## EXERCISE
Look through the material below. Return exactly the lines from the one with "row7 = two-way mux 9 bit, 2" through the one with "row21 = less-or-equal", both included.

## DATA PROVIDED
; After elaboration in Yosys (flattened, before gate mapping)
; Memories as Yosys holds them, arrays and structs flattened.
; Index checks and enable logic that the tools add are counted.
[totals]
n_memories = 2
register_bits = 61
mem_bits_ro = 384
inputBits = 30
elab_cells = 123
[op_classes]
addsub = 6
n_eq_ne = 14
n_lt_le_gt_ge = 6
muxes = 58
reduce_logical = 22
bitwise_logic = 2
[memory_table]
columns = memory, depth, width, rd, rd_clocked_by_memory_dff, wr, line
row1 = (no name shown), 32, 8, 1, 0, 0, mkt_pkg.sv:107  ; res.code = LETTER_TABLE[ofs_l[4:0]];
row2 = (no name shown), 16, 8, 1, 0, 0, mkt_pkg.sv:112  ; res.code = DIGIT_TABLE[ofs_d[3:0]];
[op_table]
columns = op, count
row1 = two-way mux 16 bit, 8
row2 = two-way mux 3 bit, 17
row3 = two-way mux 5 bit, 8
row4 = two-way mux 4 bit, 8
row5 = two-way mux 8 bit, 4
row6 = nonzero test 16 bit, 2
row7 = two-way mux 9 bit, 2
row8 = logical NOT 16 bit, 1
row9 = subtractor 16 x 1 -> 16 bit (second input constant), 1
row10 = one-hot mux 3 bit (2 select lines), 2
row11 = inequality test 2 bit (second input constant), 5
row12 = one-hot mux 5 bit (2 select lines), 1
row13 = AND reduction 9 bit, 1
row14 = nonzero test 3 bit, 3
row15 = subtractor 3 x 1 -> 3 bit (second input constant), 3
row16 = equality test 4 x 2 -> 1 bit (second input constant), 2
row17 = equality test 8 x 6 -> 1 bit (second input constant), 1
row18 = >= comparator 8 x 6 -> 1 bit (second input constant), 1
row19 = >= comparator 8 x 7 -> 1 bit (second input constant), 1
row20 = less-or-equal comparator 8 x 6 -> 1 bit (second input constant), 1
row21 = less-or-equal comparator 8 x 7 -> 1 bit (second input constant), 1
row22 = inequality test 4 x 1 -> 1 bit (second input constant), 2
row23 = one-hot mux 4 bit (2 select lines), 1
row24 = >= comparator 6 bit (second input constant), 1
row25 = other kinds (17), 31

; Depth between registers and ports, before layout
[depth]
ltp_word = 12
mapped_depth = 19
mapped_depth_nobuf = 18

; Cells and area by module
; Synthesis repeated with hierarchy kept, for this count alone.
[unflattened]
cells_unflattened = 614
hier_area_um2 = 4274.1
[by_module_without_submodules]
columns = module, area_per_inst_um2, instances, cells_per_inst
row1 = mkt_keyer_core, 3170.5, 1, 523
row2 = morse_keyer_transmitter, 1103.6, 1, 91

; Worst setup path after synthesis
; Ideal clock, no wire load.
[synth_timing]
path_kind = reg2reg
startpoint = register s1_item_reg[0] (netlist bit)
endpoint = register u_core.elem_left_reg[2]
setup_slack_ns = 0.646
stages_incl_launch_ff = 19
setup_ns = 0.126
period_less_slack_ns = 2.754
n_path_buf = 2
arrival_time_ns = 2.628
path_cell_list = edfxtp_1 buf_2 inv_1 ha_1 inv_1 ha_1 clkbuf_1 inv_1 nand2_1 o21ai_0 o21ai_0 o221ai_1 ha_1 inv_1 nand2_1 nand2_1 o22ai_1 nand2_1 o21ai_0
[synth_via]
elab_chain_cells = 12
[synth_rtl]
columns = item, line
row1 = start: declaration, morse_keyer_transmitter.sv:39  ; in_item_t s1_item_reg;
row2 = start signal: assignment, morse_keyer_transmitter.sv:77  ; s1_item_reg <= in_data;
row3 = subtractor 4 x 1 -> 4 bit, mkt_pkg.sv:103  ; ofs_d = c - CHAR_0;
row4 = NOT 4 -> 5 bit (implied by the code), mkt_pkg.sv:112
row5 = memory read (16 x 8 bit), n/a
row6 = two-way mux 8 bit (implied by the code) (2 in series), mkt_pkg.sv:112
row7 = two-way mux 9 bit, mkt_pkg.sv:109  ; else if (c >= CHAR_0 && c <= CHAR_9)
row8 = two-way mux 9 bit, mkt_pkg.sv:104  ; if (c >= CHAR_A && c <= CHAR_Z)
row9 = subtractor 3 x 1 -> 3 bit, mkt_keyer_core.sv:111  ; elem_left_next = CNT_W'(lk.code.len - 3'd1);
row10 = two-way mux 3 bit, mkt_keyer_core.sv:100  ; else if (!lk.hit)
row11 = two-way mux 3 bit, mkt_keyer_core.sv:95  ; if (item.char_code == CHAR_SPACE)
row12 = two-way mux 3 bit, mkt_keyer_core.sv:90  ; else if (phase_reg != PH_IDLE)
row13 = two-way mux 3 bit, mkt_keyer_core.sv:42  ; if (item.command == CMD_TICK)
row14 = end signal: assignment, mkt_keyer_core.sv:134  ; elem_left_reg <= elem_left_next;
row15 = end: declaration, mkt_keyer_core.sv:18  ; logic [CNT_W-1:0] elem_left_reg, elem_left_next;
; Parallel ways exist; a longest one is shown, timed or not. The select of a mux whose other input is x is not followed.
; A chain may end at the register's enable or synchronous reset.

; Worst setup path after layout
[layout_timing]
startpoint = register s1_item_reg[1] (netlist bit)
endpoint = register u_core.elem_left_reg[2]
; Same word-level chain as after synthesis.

## FINAL ANSWER
row7 = two-way mux 9 bit, 2
row8 = logical NOT 16 bit, 1
row9 = subtractor 16 x 1 -> 16 bit (second input constant), 1
row10 = one-hot mux 3 bit (2 select lines), 2
row11 = inequality test 2 bit (second input constant), 5
row12 = one-hot mux 5 bit (2 select lines), 1
row13 = AND reduction 9 bit, 1
row14 = nonzero test 3 bit, 3
row15 = subtractor 3 x 1 -> 3 bit (second input constant), 3
row16 = equality test 4 x 2 -> 1 bit (second input constant), 2
row17 = equality test 8 x 6 -> 1 bit (second input constant), 1
row18 = >= comparator 8 x 6 -> 1 bit (second input constant), 1
row19 = >= comparator 8 x 7 -> 1 bit (second input constant), 1
row20 = less-or-equal comparator 8 x 6 -> 1 bit (second input constant), 1
row21 = less-or-equal comparator 8 x 7 -> 1 bit (second input constant), 1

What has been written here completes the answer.